Collected data:
= Beginning of Section =
This is an optimization exercise on Yosys and OpenROAD, whose aim is small area, a short achievable clock period and few clock cycles per item, not a production implementation.
RTL that was checked went through simulation tests only; none was proved equivalent to the original.
Function not checked in run 1: the RTL went through the layout flow alone.

==> flow/design.v, too long to show whole: its modules and the start of the top module <==
// module accel_dynamic_magnitude: 1722 lines
module accel_dynamic_magnitude
(
    input  logic        clk,
    input  logic        rst_n,
    input  logic        s_axis_tvalid,
    output logic        s_axis_tready,
    input  logic [47:0] s_axis_tdata,
    output logic        m_axis_tvalid,
    input  logic        m_axis_tready,
    output logic [23:0] m_axis_tdata,
    output logic        m_axis_tuser
);
  // ...
==> flow/flow/run.sh <==
#!/bin/bash
set -e
export SETUP_SLACK_MARGIN=${SETUP_SLACK_MARGIN_OVERRIDE:-7.5}
bash standard.sh > standard.log 2>&1
==> flow/standard.sh <==
#!/bin/bash
# synth_recipe.tcl (not shown) runs the flow's synth.tcl, then flattens the netlist and writes it again
# the make line also repeats each setting of config.mk as NAME=value (left out here)
make -C /OpenROAD-flow-scripts/flow DESIGN_CONFIG=/design/flow/config.mk WORK_HOME=/design/flow/orfs CLKGATE_MAP_FILE= SYNTH_SCRIPT=/design/flow/synth_recipe.tcl "${@:-finish}"
==> flow/config.mk <==
export PLATFORM = sky130hd
export DESIGN_NAME = accel_dynamic_magnitude
export DESIGN_NICKNAME = accel_dynamic_magnitude
export VERILOG_FILES = /design/flow/design.v
export SDC_FILE = /design/flow/constraint.sdc
export NUM_CORES = 4
export LEC_CHECK = 0
export ABC_AREA = 1
export CAP_MARGIN = 20
export CORE_MARGIN = 2
export CORE_UTILIZATION = 40
export PLACE_DENSITY = 0.6
export SLEW_MARGIN = 20
==> flow/constraint.sdc <==
create_clock -name core_clock -period 12.0 [get_ports {clk}]
set_input_delay 2.4000 -clock core_clock [delete_from_list [all_inputs] [get_ports {clk}]]
set_output_delay 2.4000 -clock core_clock [all_outputs]
set_load 0.01 [all_outputs]
==> run_results.csv, run 1 <==
group,metric,value,unit
grt,grt_busiest_layer,"met2",
final_layout,fin_area,70800,µm²
final_layout,final_cell_mix,"nand2_1, inv_1, edfxtp_1",
detailed_routing,wl_met3,10.0,mm
critical_path,cp_top_family,"adder cells",
final_layout,finalNonFillerCells,9616,
final_layout,n_fill_cell,15300,
critical_path,r2r_start,"p1_dh0[14]",
run_status,outcome,"timing/DRC/antenna clean",
synthesis,synth_flop_cell,"edfxtp_1",
final_layout,multi_input_area,36700,µm²
detailed_routing,wl_per_cell,18.9,µm
synthesis,synth.most_common_cell,"nand2_1",
place,gp_congestion,0.939,
final_layout,bufAreaShareNonClock,3.80,%
grt,grt.overflow.total,0,
timing,drv_slew,0,
timing,finClkSkew,0.0420,ns
timing,worstMarginPinSlew,1.05,ns
synthesis,async_flop_share,15.9,%
floorplanning,die_w,401,µm
place,placedCellCount,9340,
synthesis,synth-adder-area-share,27.2,%
==> run 2, diff against run 1 <==
--- a/flow/design.v
+++ b/flow/design.v
@@ -96,31 +96,31 @@
                 end
                 if (cal_full && !(v1 && t1))
                 begin
                     dividing <= 1'b1;
                 end
             end
         end
     end
-    logic v0, t0;
-    assign v0 = in_accept;
-    assign t0 = !calibrated;
     logic [20:0] dfull0;
-    assign dfull0 = {{s_axis_tdata[15] ^ 1'b1, s_axis_tdata[14:0]}, 4'b0000} - q_eff[0];
+    assign dfull0 = {s_axis_tdata[15] ^ 1'b1, s_axis_tdata[14:0], 4'b0000} - q_eff[0];
     logic [16:0] dh0;
     assign dh0 = dfull0[20:4];
     logic [20:0] dfull1;
-    assign dfull1 = {{s_axis_tdata[31] ^ 1'b1, s_axis_tdata[30:16]}, 4'b0000} - q_eff[1];
+    assign dfull1 = {s_axis_tdata[31] ^ 1'b1, s_axis_tdata[30:16], 4'b0000} - q_eff[1];
     logic [16:0] dh1;
     assign dh1 = dfull1[20:4];
     logic [20:0] dfull2;
-    assign dfull2 = {{s_axis_tdata[47] ^ 1'b1, s_axis_tdata[46:32]}, 4'b0000} - q_eff[2];
+    assign dfull2 = {s_axis_tdata[47] ^ 1'b1, s_axis_tdata[46:32], 4'b0000} - q_eff[2];
     logic [16:0] dh2;
     assign dh2 = dfull2[20:4];
+    logic v0, t0;
+    assign v0 = in_accept;
+    assign t0 = !calibrated;
     logic [3:0] dl0;
     assign dl0 = dl_reg[0];
     logic [3:0] dl1;
     assign dl1 = dl_reg[1];
     logic [3:0] dl2;
     assign dl2 = dl_reg[2];
     logic [16:0] p1_dh0;
     always_ff @(posedge clk) if (adv) p1_dh0 <= dh0;
==> flow/run.sh (new file) <==
#!/bin/bash
# synth_recipe.tcl (not shown) runs the flow's synth.tcl, then flattens the netlist and writes it again
# the make line also repeats each setting of config.mk as NAME=value (left out here)
make -C /OpenROAD-flow-scripts/flow DESIGN_CONFIG=/design/flow/config.mk WORK_HOME=/design/flow/orfs CLKGATE_MAP_FILE= SYNTH_SCRIPT=/design/flow/synth_recipe.tcl finish
==> flow/config.mk (replaced) <==
export PLATFORM = sky130hd
export DESIGN_NAME = accel_dynamic_magnitude
export DESIGN_NICKNAME = accel_dynamic_magnitude
export VERILOG_FILES = /design/flow/design.v
export SDC_FILE = /design/flow/constraint.sdc
export NUM_CORES = 4
export LEC_CHECK = 0
export ABC_CLOCK_PERIOD_IN_PS = 5500
export CAP_MARGIN = 20
export CORE_MARGIN = 2
export CORE_UTILIZATION = 40
export PLACE_DENSITY = 0.6
export SLEW_MARGIN = 20
removed: flow/flow/run.sh
removed: flow/standard.sh
==> run 2 against run 1 <==
Clock skew fell by 0.011 ns. Sequential share of layout area rose by 1.8 points. Flip-flop and latch count did not move.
= End of Section =
Exercise directions:
Find each line in the data above with the word "removed", then copy it.

Task result:
removed: flow/flow/run.sh
removed: flow/standard.sh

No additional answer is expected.